# DATA FOR ANALYSIS:
-- -- --

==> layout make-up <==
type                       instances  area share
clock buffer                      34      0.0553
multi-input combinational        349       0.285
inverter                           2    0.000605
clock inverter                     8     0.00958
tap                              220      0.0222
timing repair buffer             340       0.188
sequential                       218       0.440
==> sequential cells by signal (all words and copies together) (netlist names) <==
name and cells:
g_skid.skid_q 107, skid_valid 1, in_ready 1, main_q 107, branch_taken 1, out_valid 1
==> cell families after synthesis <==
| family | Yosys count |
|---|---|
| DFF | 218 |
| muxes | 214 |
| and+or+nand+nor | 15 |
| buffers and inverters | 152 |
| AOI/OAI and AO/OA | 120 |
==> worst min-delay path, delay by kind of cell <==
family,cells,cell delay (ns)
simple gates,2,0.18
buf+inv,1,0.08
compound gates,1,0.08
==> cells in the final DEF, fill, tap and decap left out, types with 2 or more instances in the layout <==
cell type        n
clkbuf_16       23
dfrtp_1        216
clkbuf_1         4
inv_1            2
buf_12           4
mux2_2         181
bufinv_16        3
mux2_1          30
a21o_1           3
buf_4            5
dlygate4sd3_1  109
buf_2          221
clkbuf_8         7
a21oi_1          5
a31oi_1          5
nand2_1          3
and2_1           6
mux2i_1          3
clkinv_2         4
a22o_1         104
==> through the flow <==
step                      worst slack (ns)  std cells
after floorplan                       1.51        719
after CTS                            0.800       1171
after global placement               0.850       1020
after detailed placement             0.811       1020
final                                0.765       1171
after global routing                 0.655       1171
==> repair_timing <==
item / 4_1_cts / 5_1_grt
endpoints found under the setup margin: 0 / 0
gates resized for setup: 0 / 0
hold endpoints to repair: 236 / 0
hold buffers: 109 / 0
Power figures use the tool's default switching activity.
<file path="src/rtl/imem_fetch_ctrl.sv">
// rtl/imem_fetch_ctrl.sv - instruction-fetch sequencer with prefetch queue
//
// Purpose:
//   Owns the fetch PC, drives a word-addressed combinational-read instruction
//   memory every cycle, buffers fetched {pc, word} pairs in a circular
//   prefetch queue and presents the queue head to decode over valid/ready.
//   A redirect flushes the queue and restarts fetch; halt stops new fetches
//   while buffered entries keep draining.
//
// Parameters:
//   DEPTH     prefetch queue entries (power of two, >= 2)
//   RESET_PC  fetch PC after reset (word aligned)
//
// Ports:
//   clk             rising-edge clock
//   reset           synchronous active-high reset
//   imem_a          instruction memory byte address (word aligned)
//   imem_rd         instruction memory read data for imem_a
//   redirect        one-cycle pulse: flush queue, restart at redirect_pc
//   redirect_pc     new fetch address (bits [1:0] ignored)
//   halt            level: no new fetches while high
//   instr           instruction word at the queue head
//   instr_pc        byte address of instr
//   instr_valid     queue head is valid
//   instr_ready     decode accepts the head this cycle
//   q_count         current queue occupancy
//   perf_stall_cnt  (FETCH_PERF_EN only) saturating count of RUN cycles in
//                   which a fetch was blocked by a full queue with no pop
//
// Optional feature macro: FETCH_PERF_EN

module imem_fetch_ctrl #(
    parameter int unsigned DEPTH    = 4,
    parameter logic [31:0] RESET_PC = 32'h0000_0000
) (
    input  logic                     clk,
    input  logic                     reset,
    output logic [31:0]              imem_a,
    input  logic [31:0]              imem_rd,
    input  logic                     redirect,
    input  logic [31:0]              redirect_pc,
    input  logic                     halt,
    output logic [31:0]              instr,
    output logic [31:0]              instr_pc,
    output logic                     instr_valid,
    input  logic                     instr_ready,
    output logic [$clog2(DEPTH):0]   q_count
`ifdef FETCH_PERF_EN
    ,
    output logic [31:0]              perf_stall_cnt
`endif
);

    localparam int unsigned AW = $clog2(DEPTH);
    localparam int unsigned CW = AW + 1;
    localparam logic [CW-1:0] FULL_CNT = CW'(DEPTH);

    typedef enum logic [1:0] {
        S_BOOT   = 2'd0,
        S_RUN    = 2'd1,
        S_HALTED = 2'd2
    } state_t;

    state_t          r_state;
    logic [31:0]     r_fetch_pc;
    logic [31:0]     r_pc_mem   [DEPTH];
    logic [31:0]     r_word_mem [DEPTH];
    logic [AW-1:0]   r_rd_ptr;
    logic [AW-1:0]   r_wr_ptr;
    logic [CW-1:0]   r_count;
    logic [31:0]     r_hold_instr;
    logic [31:0]     r_hold_pc;

    logic            w_nonempty;
    logic            w_full;
    logic            w_pop;
    logic            w_fetch_ok;
    logic            w_push;
    logic            w_unused_rpc_lsbs;

    assign w_nonempty = (r_count != '0);
    assign w_full     = (r_count == FULL_CNT);

    // Redirect masks the head so a stale instruction is never accepted in
    // the flush cycle.
    assign instr_valid = w_nonempty & ~redirect;
    assign w_pop       = instr_valid & instr_ready;

    // Fetch is only legal in RUN; the cycle that sees halt already fetches nothing.
    assign w_fetch_ok = (r_state == S_RUN) & ~redirect & ~halt;
    // A full queue can still accept a word when the head leaves this cycle.
    assign w_push     = w_fetch_ok & (~w_full | w_pop);

    assign imem_a   = {r_fetch_pc[31:2], 2'b00};
    assign q_count  = r_count;

    // When the queue is empty the outputs show the last head that was
    // presented, so slots vacated by pops never leak onto the outputs.
    assign instr    = w_nonempty ? r_word_mem[r_rd_ptr] : r_hold_instr;
    assign instr_pc = w_nonempty ? r_pc_mem[r_rd_ptr]   : r_hold_pc;

    assign w_unused_rpc_lsbs = ^redirect_pc[1:0];

    always_ff @(posedge clk) begin
        if (w_push) begin
            r_pc_mem[r_wr_ptr]   <= r_fetch_pc;
            r_word_mem[r_wr_ptr] <= imem_rd;
        end
    end

    always_ff @(posedge clk) begin
        if (reset) begin
            r_state      <= S_BOOT;
            r_fetch_pc   <= RESET_PC;
            r_rd_ptr     <= '0;
            r_wr_ptr     <= '0;
            r_count      <= '0;
            r_hold_instr <= '0;
            r_hold_pc    <= '0;
        end else begin
            if (w_nonempty) begin
                r_hold_instr <= r_word_mem[r_rd_ptr];
                r_hold_pc    <= r_pc_mem[r_rd_ptr];
            end

            // Redirect freezes the state except out of BOOT.
            unique case (r_state)
                S_BOOT:   r_state <= halt ? S_HALTED : S_RUN;
                S_RUN:    if (halt && !redirect) r_state <= S_HALTED;
                S_HALTED: if (!halt && !redirect) r_state <= S_RUN;
                default:  r_state <= S_BOOT;
            endcase

            if (redirect) begin
                r_rd_ptr   <= '0;
                r_wr_ptr   <= '0;
                r_count    <= '0;
                r_fetch_pc <= {redirect_pc[31:2], 2'b00};
            end else begin
                if (w_push) begin
                    r_wr_ptr   <= r_wr_ptr + AW'(1);
                    r_fetch_pc <= r_fetch_pc + 32'd4;
                end
                if (w_pop) begin
                    r_rd_ptr <= r_rd_ptr + AW'(1);
                end
                unique case ({w_push, w_pop})
                    2'b10:   r_count <= r_count + CW'(1);
                    2'b01:   r_count <= r_count - CW'(1);
                    default: r_count <= r_count;
                endcase
            end
        end
    end

`ifdef FETCH_PERF_EN
    logic w_stall;

    assign w_stall = w_fetch_ok & w_full & ~w_pop;

    always_ff @(posedge clk) begin
        if (reset) begin
            perf_stall_cnt <= '0;
        end else if (w_stall && (perf_stall_cnt != 32'hFFFF_FFFF)) begin
            perf_stall_cnt <= perf_stall_cnt + 32'd1;
        end
    end
`endif

endmodule

</file>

-- -- --

# TASK STATEMENT:
Without dropping a single line, output the records above exactly.

# ANSWER TO THIS EXERCISE:
==> layout make-up <==
type                       instances  area share
clock buffer                      34      0.0553
multi-input combinational        349       0.285
inverter                           2    0.000605
clock inverter                     8     0.00958
tap                              220      0.0222
timing repair buffer             340       0.188
sequential                       218       0.440
==> sequential cells by signal (all words and copies together) (netlist names) <==
name and cells:
g_skid.skid_q 107, skid_valid 1, in_ready 1, main_q 107, branch_taken 1, out_valid 1
==> cell families after synthesis <==
| family | Yosys count |
|---|---|
| DFF | 218 |
| muxes | 214 |
| and+or+nand+nor | 15 |
| buffers and inverters | 152 |
| AOI/OAI and AO/OA | 120 |
==> worst min-delay path, delay by kind of cell <==
family,cells,cell delay (ns)
simple gates,2,0.18
buf+inv,1,0.08
compound gates,1,0.08
==> cells in the final DEF, fill, tap and decap left out, types with 2 or more instances in the layout <==
cell type        n
clkbuf_16       23
dfrtp_1        216
clkbuf_1         4
inv_1            2
buf_12           4
mux2_2         181
bufinv_16        3
mux2_1          30
a21o_1           3
buf_4            5
dlygate4sd3_1  109
buf_2          221
clkbuf_8         7
a21oi_1          5
a31oi_1          5
nand2_1          3
and2_1           6
mux2i_1          3
clkinv_2         4
a22o_1         104
==> through the flow <==
step                      worst slack (ns)  std cells
after floorplan                       1.51        719
after CTS                            0.800       1171
after global placement               0.850       1020
after detailed placement             0.811       1020
final                                0.765       1171
after global routing                 0.655       1171
==> repair_timing <==
item / 4_1_cts / 5_1_grt
endpoints found under the setup margin: 0 / 0
gates resized for setup: 0 / 0
hold endpoints to repair: 236 / 0
hold buffers: 109 / 0
Power figures use the tool's default switching activity.
<file path="src/rtl/imem_fetch_ctrl.sv">
// rtl/imem_fetch_ctrl.sv - instruction-fetch sequencer with prefetch queue
//
// Purpose:
//   Owns the fetch PC, drives a word-addressed combinational-read instruction
//   memory every cycle, buffers fetched {pc, word} pairs in a circular
//   prefetch queue and presents the queue head to decode over valid/ready.
//   A redirect flushes the queue and restarts fetch; halt stops new fetches
//   while buffered entries keep draining.
//
// Parameters:
//   DEPTH     prefetch queue entries (power of two, >= 2)
//   RESET_PC  fetch PC after reset (word aligned)
//
// Ports:
//   clk             rising-edge clock
//   reset           synchronous active-high reset
//   imem_a          instruction memory byte address (word aligned)
//   imem_rd         instruction memory read data for imem_a
//   redirect        one-cycle pulse: flush queue, restart at redirect_pc
//   redirect_pc     new fetch address (bits [1:0] ignored)
//   halt            level: no new fetches while high
//   instr           instruction word at the queue head
//   instr_pc        byte address of instr
//   instr_valid     queue head is valid
//   instr_ready     decode accepts the head this cycle
//   q_count         current queue occupancy
//   perf_stall_cnt  (FETCH_PERF_EN only) saturating count of RUN cycles in
//                   which a fetch was blocked by a full queue with no pop
//
// Optional feature macro: FETCH_PERF_EN

module imem_fetch_ctrl #(
    parameter int unsigned DEPTH    = 4,
    parameter logic [31:0] RESET_PC = 32'h0000_0000
) (
    input  logic                     clk,
    input  logic                     reset,
    output logic [31:0]              imem_a,
    input  logic [31:0]              imem_rd,
    input  logic                     redirect,
    input  logic [31:0]              redirect_pc,
    input  logic                     halt,
    output logic [31:0]              instr,
    output logic [31:0]              instr_pc,
    output logic                     instr_valid,
    input  logic                     instr_ready,
    output logic [$clog2(DEPTH):0]   q_count
`ifdef FETCH_PERF_EN
    ,
    output logic [31:0]              perf_stall_cnt
`endif
);

    localparam int unsigned AW = $clog2(DEPTH);
    localparam int unsigned CW = AW + 1;
    localparam logic [CW-1:0] FULL_CNT = CW'(DEPTH);

    typedef enum logic [1:0] {
        S_BOOT   = 2'd0,
        S_RUN    = 2'd1,
        S_HALTED = 2'd2
    } state_t;

    state_t          r_state;
    logic [31:0]     r_fetch_pc;
    logic [31:0]     r_pc_mem   [DEPTH];
    logic [31:0]     r_word_mem [DEPTH];
    logic [AW-1:0]   r_rd_ptr;
    logic [AW-1:0]   r_wr_ptr;
    logic [CW-1:0]   r_count;
    logic [31:0]     r_hold_instr;
    logic [31:0]     r_hold_pc;

    logic            w_nonempty;
    logic            w_full;
    logic            w_pop;
    logic            w_fetch_ok;
    logic            w_push;
    logic            w_unused_rpc_lsbs;

    assign w_nonempty = (r_count != '0);
    assign w_full     = (r_count == FULL_CNT);

    // Redirect masks the head so a stale instruction is never accepted in
    // the flush cycle.
    assign instr_valid = w_nonempty & ~redirect;
    assign w_pop       = instr_valid & instr_ready;

    // Fetch is only legal in RUN; the cycle that sees halt already fetches nothing.
    assign w_fetch_ok = (r_state == S_RUN) & ~redirect & ~halt;
    // A full queue can still accept a word when the head leaves this cycle.
    assign w_push     = w_fetch_ok & (~w_full | w_pop);

    assign imem_a   = {r_fetch_pc[31:2], 2'b00};
    assign q_count  = r_count;

    // When the queue is empty the outputs show the last head that was
    // presented, so slots vacated by pops never leak onto the outputs.
    assign instr    = w_nonempty ? r_word_mem[r_rd_ptr] : r_hold_instr;
    assign instr_pc = w_nonempty ? r_pc_mem[r_rd_ptr]   : r_hold_pc;

    assign w_unused_rpc_lsbs = ^redirect_pc[1:0];

    always_ff @(posedge clk) begin
        if (w_push) begin
            r_pc_mem[r_wr_ptr]   <= r_fetch_pc;
            r_word_mem[r_wr_ptr] <= imem_rd;
        end
    end

    always_ff @(posedge clk) begin
        if (reset) begin
            r_state      <= S_BOOT;
            r_fetch_pc   <= RESET_PC;
            r_rd_ptr     <= '0;
            r_wr_ptr     <= '0;
            r_count      <= '0;
            r_hold_instr <= '0;
            r_hold_pc    <= '0;
        end else begin
            if (w_nonempty) begin
                r_hold_instr <= r_word_mem[r_rd_ptr];
                r_hold_pc    <= r_pc_mem[r_rd_ptr];
            end

            // Redirect freezes the state except out of BOOT.
            unique case (r_state)
                S_BOOT:   r_state <= halt ? S_HALTED : S_RUN;
                S_RUN:    if (halt && !redirect) r_state <= S_HALTED;
                S_HALTED: if (!halt && !redirect) r_state <= S_RUN;
                default:  r_state <= S_BOOT;
            endcase

            if (redirect) begin
                r_rd_ptr   <= '0;
                r_wr_ptr   <= '0;
                r_count    <= '0;
                r_fetch_pc <= {redirect_pc[31:2], 2'b00};
            end else begin
                if (w_push) begin
                    r_wr_ptr   <= r_wr_ptr + AW'(1);
                    r_fetch_pc <= r_fetch_pc + 32'd4;
                end
                if (w_pop) begin
                    r_rd_ptr <= r_rd_ptr + AW'(1);
                end
                unique case ({w_push, w_pop})
                    2'b10:   r_count <= r_count + CW'(1);
                    2'b01:   r_count <= r_count - CW'(1);
                    default: r_count <= r_count;
                endcase
            end
        end
    end

`ifdef FETCH_PERF_EN
    logic w_stall;

    assign w_stall = w_fetch_ok & w_full & ~w_pop;

    always_ff @(posedge clk) begin
        if (reset) begin
            perf_stall_cnt <= '0;
        end else if (w_stall && (perf_stall_cnt != 32'hFFFF_FFFF)) begin
            perf_stall_cnt <= perf_stall_cnt + 32'd1;
        end
    end
`endif

endmodule

</file>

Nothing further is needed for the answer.